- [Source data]
%%
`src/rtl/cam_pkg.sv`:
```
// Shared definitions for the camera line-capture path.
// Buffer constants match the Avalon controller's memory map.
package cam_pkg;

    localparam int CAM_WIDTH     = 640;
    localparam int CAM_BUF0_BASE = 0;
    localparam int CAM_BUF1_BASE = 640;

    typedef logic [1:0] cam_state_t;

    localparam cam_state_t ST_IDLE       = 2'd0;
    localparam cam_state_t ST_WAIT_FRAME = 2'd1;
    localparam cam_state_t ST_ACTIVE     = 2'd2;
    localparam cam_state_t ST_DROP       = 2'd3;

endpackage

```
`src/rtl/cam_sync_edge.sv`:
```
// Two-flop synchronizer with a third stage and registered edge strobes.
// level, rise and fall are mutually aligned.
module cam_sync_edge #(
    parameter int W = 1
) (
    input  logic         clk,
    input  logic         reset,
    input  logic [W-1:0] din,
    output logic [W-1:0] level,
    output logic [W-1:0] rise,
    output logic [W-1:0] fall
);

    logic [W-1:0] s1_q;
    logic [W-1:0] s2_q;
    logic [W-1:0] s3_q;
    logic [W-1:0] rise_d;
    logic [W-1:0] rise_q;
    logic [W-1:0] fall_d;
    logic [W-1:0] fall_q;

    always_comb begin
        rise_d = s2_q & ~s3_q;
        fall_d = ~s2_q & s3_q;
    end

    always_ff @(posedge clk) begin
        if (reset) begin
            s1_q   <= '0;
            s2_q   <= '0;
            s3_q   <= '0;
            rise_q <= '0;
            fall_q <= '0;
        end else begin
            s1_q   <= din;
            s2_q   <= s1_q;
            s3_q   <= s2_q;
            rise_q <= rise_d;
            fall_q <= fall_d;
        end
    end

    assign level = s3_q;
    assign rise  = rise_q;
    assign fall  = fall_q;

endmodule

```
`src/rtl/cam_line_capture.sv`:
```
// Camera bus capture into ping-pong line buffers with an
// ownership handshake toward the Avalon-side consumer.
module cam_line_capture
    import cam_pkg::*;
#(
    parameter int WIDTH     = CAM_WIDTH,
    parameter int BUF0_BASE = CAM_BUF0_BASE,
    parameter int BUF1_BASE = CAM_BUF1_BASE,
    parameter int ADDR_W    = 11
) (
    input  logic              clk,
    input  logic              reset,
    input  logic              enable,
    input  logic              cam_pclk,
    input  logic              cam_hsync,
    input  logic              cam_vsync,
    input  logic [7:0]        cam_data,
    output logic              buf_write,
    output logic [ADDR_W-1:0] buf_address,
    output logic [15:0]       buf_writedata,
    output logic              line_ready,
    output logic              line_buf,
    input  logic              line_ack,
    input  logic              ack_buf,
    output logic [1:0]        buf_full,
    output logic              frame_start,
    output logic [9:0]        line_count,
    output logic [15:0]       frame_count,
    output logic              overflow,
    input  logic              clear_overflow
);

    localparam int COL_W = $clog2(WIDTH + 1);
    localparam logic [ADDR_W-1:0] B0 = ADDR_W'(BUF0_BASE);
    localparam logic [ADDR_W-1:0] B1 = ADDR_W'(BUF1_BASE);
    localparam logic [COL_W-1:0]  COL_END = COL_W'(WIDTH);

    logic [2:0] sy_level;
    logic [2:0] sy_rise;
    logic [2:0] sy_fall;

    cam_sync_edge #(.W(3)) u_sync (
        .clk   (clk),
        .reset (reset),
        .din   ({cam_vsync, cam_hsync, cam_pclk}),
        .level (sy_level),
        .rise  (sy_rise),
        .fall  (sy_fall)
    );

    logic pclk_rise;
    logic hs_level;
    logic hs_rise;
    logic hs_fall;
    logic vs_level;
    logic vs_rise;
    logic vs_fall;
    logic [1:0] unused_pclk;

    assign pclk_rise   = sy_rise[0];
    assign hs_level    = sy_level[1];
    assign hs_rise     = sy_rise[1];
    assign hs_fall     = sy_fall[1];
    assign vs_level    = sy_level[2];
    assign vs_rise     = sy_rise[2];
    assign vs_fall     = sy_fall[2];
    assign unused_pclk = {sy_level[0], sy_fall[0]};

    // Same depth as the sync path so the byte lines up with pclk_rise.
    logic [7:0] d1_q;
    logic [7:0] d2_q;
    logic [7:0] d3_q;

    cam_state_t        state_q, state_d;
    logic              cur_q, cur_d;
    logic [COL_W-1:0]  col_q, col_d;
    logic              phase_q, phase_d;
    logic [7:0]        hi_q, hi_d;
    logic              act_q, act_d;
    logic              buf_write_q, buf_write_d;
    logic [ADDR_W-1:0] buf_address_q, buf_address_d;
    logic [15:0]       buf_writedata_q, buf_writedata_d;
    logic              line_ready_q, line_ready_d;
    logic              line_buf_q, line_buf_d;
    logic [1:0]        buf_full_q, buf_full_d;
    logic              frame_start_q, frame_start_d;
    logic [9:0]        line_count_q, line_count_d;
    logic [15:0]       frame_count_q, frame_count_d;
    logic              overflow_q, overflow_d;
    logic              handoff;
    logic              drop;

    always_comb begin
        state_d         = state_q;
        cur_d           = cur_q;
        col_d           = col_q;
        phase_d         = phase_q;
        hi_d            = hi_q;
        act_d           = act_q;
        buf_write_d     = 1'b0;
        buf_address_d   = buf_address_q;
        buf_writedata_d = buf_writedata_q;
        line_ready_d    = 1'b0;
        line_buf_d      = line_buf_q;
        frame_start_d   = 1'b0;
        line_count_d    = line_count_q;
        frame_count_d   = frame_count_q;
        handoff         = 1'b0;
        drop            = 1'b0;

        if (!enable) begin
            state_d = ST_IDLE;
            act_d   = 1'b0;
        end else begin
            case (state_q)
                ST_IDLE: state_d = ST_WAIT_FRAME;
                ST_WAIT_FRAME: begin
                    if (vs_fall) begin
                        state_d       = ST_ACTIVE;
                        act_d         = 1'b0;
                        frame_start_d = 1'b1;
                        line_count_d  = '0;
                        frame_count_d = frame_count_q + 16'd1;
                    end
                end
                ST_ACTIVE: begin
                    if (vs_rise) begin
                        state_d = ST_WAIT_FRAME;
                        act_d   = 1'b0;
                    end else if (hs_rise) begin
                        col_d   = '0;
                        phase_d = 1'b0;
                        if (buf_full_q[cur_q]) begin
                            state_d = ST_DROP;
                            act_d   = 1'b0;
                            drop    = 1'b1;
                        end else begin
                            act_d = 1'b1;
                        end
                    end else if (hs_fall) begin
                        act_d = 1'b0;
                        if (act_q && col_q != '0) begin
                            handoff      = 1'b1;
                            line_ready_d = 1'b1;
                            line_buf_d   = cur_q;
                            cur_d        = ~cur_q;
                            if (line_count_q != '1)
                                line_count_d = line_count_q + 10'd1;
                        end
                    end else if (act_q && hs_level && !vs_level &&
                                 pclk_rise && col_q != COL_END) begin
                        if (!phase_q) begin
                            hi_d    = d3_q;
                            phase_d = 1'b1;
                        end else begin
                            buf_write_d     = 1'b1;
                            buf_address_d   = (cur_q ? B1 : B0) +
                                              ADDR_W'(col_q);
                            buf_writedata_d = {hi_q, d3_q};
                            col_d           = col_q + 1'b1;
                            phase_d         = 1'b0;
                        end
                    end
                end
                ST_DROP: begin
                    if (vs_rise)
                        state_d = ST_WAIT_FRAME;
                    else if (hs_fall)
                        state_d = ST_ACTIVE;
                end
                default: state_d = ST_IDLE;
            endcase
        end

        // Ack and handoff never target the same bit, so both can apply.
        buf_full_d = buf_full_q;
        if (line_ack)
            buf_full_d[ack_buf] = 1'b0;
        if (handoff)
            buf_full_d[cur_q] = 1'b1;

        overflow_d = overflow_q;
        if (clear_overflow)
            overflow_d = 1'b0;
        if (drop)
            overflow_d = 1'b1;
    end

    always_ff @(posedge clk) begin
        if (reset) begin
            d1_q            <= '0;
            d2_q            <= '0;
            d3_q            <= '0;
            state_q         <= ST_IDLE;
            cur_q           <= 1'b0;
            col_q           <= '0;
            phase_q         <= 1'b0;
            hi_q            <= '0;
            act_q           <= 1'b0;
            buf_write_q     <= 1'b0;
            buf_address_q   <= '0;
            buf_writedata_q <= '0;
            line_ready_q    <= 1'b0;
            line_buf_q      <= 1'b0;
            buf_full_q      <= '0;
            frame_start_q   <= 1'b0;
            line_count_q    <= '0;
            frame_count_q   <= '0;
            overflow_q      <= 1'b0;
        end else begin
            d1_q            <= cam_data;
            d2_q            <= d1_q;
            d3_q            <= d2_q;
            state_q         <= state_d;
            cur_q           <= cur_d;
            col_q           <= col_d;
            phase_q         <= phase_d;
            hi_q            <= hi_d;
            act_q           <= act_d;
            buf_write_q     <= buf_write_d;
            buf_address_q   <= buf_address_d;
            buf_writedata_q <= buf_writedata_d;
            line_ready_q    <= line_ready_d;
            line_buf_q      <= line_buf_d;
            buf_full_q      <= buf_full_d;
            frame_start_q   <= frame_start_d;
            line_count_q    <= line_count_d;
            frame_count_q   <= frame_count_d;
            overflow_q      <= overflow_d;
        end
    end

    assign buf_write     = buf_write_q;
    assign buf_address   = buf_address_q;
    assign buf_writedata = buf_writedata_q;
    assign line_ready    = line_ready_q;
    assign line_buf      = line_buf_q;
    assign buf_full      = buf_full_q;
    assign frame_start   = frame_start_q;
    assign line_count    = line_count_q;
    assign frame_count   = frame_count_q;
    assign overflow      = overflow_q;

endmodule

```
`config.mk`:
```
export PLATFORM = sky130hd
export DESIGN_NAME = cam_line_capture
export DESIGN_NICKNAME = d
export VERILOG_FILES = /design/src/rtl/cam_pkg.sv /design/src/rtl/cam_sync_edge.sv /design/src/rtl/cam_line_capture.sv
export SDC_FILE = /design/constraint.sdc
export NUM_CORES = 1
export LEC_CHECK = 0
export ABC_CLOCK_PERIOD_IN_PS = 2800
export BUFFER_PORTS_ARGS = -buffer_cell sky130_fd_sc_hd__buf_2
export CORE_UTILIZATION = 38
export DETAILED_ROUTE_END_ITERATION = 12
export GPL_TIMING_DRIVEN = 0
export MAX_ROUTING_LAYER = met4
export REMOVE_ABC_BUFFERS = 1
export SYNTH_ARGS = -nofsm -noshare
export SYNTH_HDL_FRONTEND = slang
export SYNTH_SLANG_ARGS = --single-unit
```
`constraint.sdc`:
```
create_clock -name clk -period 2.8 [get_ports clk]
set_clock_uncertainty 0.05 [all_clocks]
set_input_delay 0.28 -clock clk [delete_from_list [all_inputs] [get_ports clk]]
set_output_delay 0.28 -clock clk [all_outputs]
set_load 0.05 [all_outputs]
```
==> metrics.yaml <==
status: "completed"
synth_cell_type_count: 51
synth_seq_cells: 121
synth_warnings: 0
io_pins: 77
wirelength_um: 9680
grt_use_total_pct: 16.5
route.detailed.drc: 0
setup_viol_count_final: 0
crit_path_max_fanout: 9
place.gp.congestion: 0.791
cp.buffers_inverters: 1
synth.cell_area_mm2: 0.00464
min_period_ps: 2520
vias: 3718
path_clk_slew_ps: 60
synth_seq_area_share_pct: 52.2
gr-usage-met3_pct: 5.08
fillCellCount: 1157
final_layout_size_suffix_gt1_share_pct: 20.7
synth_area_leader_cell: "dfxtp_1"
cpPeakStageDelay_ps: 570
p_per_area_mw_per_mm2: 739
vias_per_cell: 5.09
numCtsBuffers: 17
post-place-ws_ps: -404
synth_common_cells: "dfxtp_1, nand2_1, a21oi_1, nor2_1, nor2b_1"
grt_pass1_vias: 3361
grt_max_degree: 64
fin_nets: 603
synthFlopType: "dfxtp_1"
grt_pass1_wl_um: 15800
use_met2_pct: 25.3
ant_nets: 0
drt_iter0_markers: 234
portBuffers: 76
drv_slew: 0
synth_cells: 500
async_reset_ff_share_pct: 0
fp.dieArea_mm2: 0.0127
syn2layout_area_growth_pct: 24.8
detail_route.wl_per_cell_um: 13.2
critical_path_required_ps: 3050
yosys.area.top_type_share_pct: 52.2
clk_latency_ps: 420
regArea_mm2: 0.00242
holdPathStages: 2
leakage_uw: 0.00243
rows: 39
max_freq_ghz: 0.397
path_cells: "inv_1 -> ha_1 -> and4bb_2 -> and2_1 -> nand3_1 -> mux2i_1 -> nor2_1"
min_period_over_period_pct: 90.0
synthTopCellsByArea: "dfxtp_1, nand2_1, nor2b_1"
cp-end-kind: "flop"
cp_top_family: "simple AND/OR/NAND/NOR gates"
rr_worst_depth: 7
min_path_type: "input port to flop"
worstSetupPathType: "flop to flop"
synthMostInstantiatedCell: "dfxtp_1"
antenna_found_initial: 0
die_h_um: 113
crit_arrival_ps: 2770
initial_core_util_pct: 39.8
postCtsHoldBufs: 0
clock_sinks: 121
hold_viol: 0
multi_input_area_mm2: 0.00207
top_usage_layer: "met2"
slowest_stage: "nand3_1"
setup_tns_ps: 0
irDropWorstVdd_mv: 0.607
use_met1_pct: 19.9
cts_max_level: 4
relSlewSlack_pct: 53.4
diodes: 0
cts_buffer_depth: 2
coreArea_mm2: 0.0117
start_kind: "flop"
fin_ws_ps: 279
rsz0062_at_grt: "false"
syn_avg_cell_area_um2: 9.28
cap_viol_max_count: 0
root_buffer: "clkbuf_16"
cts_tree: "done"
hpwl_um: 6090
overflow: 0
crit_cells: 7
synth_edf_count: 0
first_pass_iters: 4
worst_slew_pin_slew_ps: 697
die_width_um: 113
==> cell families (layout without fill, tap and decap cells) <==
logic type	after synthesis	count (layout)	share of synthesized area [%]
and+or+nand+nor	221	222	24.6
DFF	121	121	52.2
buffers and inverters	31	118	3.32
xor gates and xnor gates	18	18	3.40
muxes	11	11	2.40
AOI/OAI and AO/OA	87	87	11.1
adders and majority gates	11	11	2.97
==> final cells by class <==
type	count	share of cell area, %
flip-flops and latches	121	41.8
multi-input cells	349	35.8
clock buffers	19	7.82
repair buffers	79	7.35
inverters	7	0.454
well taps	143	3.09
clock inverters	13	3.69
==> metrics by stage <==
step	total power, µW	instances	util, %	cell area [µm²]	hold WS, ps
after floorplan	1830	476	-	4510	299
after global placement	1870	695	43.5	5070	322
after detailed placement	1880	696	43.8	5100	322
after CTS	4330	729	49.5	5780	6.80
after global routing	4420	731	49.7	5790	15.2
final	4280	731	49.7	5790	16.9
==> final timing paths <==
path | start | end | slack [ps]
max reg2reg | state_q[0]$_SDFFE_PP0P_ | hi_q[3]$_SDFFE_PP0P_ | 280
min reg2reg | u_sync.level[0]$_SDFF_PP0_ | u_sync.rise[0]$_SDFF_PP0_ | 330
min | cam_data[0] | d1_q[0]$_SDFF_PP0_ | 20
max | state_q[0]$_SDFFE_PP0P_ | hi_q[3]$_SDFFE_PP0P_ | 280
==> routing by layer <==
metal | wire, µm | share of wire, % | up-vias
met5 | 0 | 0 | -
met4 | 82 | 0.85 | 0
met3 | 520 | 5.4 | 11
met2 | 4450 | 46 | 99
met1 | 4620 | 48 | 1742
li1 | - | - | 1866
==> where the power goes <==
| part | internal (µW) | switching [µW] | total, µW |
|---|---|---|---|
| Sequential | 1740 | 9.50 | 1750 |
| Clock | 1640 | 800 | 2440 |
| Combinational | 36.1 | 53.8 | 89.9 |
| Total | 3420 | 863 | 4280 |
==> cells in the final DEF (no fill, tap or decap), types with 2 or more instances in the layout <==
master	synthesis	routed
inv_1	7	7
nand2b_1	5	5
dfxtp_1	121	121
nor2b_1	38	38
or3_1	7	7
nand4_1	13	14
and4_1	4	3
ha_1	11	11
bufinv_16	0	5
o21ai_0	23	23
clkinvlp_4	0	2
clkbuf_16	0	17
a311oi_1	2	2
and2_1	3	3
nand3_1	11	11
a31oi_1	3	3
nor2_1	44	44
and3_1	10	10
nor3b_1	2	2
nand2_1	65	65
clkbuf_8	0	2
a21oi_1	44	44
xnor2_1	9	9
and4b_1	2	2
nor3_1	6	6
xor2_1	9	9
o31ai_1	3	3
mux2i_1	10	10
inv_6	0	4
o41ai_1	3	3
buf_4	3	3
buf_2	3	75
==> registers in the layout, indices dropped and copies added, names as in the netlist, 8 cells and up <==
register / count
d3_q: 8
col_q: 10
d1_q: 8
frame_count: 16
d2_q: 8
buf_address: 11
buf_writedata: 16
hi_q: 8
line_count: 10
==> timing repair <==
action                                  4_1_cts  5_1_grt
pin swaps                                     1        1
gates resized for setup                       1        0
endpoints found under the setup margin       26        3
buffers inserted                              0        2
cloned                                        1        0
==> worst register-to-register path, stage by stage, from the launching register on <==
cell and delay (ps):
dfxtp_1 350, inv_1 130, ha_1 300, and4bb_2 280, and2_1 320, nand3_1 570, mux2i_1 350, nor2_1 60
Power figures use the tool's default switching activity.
%%
- [Aim of the task]
Return exactly, and only, the lines above starting at the line that contains "ha_1 -> and4bb_2" and ending at the line that contains "routing by layer".

- [Your solution]
path_cells: "inv_1 -> ha_1 -> and4bb_2 -> and2_1 -> nand3_1 -> mux2i_1 -> nor2_1"
min_period_over_period_pct: 90.0
synthTopCellsByArea: "dfxtp_1, nand2_1, nor2b_1"
cp-end-kind: "flop"
cp_top_family: "simple AND/OR/NAND/NOR gates"
rr_worst_depth: 7
min_path_type: "input port to flop"
worstSetupPathType: "flop to flop"
synthMostInstantiatedCell: "dfxtp_1"
antenna_found_initial: 0
die_h_um: 113
crit_arrival_ps: 2770
initial_core_util_pct: 39.8
postCtsHoldBufs: 0
clock_sinks: 121
hold_viol: 0
multi_input_area_mm2: 0.00207
top_usage_layer: "met2"
slowest_stage: "nand3_1"
setup_tns_ps: 0
irDropWorstVdd_mv: 0.607
use_met1_pct: 19.9
cts_max_level: 4
relSlewSlack_pct: 53.4
diodes: 0
cts_buffer_depth: 2
coreArea_mm2: 0.0117
start_kind: "flop"
fin_ws_ps: 279
rsz0062_at_grt: "false"
syn_avg_cell_area_um2: 9.28
cap_viol_max_count: 0
root_buffer: "clkbuf_16"
cts_tree: "done"
hpwl_um: 6090
overflow: 0
crit_cells: 7
synth_edf_count: 0
first_pass_iters: 4
worst_slew_pin_slew_ps: 697
die_width_um: 113
==> cell families (layout without fill, tap and decap cells) <==
logic type	after synthesis	count (layout)	share of synthesized area [%]
and+or+nand+nor	221	222	24.6
DFF	121	121	52.2
buffers and inverters	31	118	3.32
xor gates and xnor gates	18	18	3.40
muxes	11	11	2.40
AOI/OAI and AO/OA	87	87	11.1
adders and majority gates	11	11	2.97
==> final cells by class <==
type	count	share of cell area, %
flip-flops and latches	121	41.8
multi-input cells	349	35.8
clock buffers	19	7.82
repair buffers	79	7.35
inverters	7	0.454
well taps	143	3.09
clock inverters	13	3.69
==> metrics by stage <==
step	total power, µW	instances	util, %	cell area [µm²]	hold WS, ps
after floorplan	1830	476	-	4510	299
after global placement	1870	695	43.5	5070	322
after detailed placement	1880	696	43.8	5100	322
after CTS	4330	729	49.5	5780	6.80
after global routing	4420	731	49.7	5790	15.2
final	4280	731	49.7	5790	16.9
==> final timing paths <==
path | start | end | slack [ps]
max reg2reg | state_q[0]$_SDFFE_PP0P_ | hi_q[3]$_SDFFE_PP0P_ | 280
min reg2reg | u_sync.level[0]$_SDFF_PP0_ | u_sync.rise[0]$_SDFF_PP0_ | 330
min | cam_data[0] | d1_q[0]$_SDFF_PP0_ | 20
max | state_q[0]$_SDFFE_PP0P_ | hi_q[3]$_SDFFE_PP0P_ | 280
==> routing by layer <==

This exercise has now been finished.